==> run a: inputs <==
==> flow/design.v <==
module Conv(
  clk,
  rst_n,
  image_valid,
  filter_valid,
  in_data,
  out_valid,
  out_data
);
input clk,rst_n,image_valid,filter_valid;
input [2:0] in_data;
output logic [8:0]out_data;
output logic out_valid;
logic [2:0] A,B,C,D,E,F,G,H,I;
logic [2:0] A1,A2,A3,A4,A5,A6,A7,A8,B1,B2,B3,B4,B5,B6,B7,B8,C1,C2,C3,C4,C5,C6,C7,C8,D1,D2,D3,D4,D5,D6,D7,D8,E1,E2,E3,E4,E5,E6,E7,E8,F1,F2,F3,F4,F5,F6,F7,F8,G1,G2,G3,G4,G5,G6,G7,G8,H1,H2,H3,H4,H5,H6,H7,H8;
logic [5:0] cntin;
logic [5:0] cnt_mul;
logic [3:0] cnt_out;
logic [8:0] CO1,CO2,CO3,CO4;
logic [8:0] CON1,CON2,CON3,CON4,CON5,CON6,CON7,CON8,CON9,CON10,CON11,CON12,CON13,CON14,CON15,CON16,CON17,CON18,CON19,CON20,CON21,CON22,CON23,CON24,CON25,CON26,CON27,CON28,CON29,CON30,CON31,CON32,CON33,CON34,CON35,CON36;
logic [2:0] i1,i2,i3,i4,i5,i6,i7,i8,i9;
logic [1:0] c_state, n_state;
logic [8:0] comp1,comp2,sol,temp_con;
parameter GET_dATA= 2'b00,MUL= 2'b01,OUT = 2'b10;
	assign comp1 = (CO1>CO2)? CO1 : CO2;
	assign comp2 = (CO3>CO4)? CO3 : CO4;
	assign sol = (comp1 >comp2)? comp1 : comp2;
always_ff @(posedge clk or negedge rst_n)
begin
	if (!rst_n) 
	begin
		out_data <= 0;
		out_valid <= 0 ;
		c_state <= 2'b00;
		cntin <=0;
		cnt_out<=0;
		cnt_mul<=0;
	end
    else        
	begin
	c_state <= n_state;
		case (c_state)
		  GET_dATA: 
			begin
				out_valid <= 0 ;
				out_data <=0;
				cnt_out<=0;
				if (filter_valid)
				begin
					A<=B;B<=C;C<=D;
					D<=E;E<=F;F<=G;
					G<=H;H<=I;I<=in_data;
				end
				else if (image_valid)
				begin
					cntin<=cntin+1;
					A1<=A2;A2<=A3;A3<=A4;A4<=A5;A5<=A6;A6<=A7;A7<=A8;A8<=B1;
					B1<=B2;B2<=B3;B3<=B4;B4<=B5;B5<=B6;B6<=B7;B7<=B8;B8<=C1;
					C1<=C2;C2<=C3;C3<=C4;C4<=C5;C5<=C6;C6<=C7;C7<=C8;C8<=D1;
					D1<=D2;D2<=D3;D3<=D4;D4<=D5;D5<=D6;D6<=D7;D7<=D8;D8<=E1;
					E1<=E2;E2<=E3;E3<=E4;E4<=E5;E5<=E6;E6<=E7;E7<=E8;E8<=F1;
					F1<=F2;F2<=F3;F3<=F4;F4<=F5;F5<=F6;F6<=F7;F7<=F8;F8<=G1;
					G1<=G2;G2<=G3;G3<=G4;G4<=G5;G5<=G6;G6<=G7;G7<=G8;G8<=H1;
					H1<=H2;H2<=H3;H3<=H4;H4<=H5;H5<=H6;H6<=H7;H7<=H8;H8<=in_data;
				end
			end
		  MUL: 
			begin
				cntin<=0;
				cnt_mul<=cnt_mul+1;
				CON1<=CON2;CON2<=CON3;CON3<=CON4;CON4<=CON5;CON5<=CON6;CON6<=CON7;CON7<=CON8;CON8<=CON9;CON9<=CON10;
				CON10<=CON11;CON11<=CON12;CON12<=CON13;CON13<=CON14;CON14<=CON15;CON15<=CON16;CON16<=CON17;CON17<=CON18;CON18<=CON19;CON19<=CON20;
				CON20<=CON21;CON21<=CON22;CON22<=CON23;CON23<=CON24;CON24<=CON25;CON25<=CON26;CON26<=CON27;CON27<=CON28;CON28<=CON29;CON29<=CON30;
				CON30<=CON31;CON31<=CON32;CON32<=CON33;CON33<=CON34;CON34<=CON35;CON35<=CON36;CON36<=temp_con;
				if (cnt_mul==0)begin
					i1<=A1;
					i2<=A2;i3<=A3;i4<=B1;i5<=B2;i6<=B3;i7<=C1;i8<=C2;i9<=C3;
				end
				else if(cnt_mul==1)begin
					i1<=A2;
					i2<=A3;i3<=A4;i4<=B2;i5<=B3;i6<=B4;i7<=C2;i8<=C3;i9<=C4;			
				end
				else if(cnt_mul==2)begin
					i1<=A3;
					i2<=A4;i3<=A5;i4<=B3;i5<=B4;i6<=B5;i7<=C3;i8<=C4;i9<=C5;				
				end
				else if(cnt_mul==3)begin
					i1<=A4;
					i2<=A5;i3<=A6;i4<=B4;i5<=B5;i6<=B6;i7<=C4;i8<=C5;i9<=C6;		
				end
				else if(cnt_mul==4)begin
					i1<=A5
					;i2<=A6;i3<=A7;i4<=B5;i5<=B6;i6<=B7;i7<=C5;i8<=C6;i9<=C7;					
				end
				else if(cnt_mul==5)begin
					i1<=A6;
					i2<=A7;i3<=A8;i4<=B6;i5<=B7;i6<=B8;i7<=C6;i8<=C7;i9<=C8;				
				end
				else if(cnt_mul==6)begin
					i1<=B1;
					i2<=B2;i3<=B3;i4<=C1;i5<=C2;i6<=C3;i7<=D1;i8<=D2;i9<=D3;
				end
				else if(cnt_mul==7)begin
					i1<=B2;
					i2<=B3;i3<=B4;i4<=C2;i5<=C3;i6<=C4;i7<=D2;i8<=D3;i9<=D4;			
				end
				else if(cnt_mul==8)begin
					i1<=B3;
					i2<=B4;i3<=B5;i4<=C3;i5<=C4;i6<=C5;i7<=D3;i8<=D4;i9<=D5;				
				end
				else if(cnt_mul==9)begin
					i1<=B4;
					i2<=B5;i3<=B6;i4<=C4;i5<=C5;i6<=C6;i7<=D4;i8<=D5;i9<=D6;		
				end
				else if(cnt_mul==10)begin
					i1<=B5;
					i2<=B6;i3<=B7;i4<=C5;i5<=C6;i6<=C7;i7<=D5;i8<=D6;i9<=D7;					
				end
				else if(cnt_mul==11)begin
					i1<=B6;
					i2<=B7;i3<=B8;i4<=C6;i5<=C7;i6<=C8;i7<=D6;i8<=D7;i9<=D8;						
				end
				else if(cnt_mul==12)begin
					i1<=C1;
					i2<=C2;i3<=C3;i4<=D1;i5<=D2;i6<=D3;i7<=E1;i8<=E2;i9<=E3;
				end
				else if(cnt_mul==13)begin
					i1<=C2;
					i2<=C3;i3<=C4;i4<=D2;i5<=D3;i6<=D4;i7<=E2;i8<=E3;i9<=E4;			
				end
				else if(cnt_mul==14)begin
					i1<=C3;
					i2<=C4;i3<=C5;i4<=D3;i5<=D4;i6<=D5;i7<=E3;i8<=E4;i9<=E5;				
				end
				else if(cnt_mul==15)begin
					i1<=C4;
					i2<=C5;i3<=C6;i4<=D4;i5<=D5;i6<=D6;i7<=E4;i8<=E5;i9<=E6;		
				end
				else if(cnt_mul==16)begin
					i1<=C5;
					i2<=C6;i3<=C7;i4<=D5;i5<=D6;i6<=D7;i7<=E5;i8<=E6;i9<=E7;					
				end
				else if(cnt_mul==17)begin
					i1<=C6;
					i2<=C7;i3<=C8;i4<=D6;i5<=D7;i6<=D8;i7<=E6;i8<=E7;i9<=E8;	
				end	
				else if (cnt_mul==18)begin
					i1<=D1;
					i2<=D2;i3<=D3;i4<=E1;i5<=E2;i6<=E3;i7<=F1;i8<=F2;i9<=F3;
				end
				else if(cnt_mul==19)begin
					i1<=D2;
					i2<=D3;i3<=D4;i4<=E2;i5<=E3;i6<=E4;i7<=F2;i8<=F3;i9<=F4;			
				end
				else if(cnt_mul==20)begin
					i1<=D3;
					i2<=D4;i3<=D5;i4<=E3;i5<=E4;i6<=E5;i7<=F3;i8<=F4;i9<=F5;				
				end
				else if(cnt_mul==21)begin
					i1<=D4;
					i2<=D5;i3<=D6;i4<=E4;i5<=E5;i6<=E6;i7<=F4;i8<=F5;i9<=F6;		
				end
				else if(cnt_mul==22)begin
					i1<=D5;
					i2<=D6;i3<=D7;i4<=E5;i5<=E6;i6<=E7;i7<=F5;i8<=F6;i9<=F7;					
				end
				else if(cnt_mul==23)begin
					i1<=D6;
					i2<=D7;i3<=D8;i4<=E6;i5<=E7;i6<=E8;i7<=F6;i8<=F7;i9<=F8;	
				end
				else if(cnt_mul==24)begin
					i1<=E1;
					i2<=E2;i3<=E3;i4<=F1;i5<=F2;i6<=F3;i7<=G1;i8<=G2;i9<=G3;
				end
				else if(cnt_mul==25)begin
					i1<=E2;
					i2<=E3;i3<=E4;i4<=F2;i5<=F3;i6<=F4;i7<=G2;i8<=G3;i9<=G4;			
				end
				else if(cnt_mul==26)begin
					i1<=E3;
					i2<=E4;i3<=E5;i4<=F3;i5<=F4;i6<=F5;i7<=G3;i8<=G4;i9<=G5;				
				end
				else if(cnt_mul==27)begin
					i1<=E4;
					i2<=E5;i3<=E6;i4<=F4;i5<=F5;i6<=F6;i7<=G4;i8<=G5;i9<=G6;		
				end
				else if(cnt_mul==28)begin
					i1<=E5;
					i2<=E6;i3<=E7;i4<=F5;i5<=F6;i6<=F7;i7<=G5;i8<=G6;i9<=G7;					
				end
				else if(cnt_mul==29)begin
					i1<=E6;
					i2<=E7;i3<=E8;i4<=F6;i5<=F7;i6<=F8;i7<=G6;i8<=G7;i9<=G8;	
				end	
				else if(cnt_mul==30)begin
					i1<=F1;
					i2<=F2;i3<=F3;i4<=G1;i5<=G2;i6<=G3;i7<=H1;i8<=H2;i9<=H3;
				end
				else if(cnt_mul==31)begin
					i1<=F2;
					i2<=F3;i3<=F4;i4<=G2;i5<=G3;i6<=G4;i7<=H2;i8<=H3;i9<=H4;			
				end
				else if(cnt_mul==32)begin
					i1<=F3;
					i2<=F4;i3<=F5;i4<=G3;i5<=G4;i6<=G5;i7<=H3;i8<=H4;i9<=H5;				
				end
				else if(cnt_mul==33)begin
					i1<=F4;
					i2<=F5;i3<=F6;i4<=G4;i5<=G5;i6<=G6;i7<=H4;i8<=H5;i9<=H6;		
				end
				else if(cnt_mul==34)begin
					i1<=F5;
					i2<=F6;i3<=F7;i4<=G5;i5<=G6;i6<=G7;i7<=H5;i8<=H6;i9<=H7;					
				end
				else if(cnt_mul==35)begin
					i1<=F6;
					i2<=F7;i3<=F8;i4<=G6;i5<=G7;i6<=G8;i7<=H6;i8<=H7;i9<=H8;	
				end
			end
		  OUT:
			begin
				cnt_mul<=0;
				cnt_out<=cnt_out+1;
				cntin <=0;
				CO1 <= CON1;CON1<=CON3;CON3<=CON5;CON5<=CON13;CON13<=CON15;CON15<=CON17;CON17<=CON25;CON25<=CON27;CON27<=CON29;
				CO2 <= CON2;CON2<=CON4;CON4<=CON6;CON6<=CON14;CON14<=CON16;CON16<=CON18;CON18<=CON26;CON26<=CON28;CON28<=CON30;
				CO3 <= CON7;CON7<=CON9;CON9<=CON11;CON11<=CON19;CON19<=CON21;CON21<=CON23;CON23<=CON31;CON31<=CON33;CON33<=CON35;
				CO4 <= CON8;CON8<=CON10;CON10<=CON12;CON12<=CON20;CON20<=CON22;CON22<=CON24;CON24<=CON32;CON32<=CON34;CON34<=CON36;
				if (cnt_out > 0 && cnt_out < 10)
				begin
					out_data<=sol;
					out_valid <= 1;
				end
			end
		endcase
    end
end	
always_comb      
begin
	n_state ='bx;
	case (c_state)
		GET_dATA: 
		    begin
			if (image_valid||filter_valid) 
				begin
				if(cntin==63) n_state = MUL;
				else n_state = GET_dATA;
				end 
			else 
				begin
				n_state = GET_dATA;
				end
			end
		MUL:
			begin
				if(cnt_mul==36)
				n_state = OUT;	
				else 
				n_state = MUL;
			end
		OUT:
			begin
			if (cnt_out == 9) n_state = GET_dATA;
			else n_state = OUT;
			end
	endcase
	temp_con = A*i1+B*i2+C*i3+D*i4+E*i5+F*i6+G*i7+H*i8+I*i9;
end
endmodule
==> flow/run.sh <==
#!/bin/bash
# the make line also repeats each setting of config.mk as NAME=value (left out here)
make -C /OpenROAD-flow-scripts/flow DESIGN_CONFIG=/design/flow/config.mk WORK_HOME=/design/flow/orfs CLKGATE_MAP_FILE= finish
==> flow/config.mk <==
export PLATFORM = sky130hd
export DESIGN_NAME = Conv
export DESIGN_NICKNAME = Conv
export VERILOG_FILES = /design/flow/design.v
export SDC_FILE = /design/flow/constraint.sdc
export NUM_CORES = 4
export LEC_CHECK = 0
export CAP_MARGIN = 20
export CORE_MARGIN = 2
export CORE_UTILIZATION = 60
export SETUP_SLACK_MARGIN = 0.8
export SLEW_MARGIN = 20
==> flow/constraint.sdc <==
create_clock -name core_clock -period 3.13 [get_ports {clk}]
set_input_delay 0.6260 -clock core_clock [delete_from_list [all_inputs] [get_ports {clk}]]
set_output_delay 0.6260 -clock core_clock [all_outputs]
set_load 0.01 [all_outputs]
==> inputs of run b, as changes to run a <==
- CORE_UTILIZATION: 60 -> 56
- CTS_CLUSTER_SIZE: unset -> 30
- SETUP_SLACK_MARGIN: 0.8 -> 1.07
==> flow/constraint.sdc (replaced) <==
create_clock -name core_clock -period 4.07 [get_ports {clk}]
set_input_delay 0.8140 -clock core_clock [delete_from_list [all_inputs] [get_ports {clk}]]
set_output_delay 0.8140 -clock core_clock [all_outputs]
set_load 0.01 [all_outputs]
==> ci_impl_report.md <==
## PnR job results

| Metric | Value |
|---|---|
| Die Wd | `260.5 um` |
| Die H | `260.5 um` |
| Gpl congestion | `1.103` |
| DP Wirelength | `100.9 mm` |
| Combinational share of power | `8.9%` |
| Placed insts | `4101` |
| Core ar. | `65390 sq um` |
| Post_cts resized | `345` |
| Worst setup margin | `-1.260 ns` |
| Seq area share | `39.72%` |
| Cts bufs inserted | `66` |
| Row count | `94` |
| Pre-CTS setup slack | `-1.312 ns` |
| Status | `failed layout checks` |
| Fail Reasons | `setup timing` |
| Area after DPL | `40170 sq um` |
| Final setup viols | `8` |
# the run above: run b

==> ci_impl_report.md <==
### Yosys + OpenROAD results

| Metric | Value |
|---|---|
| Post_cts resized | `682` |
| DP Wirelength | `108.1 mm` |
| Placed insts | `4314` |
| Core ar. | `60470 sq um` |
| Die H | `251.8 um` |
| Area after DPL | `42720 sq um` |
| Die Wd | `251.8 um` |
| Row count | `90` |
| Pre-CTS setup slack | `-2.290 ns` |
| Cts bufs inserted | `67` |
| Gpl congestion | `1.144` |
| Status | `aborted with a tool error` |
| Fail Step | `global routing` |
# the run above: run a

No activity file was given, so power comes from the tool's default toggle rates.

*Directions for this task*
When a line in the data holds the word "tool", show that line.

*Completed exercise*
| Status | `aborted with a tool error` |
No activity file was given, so power comes from the tool's default toggle rates.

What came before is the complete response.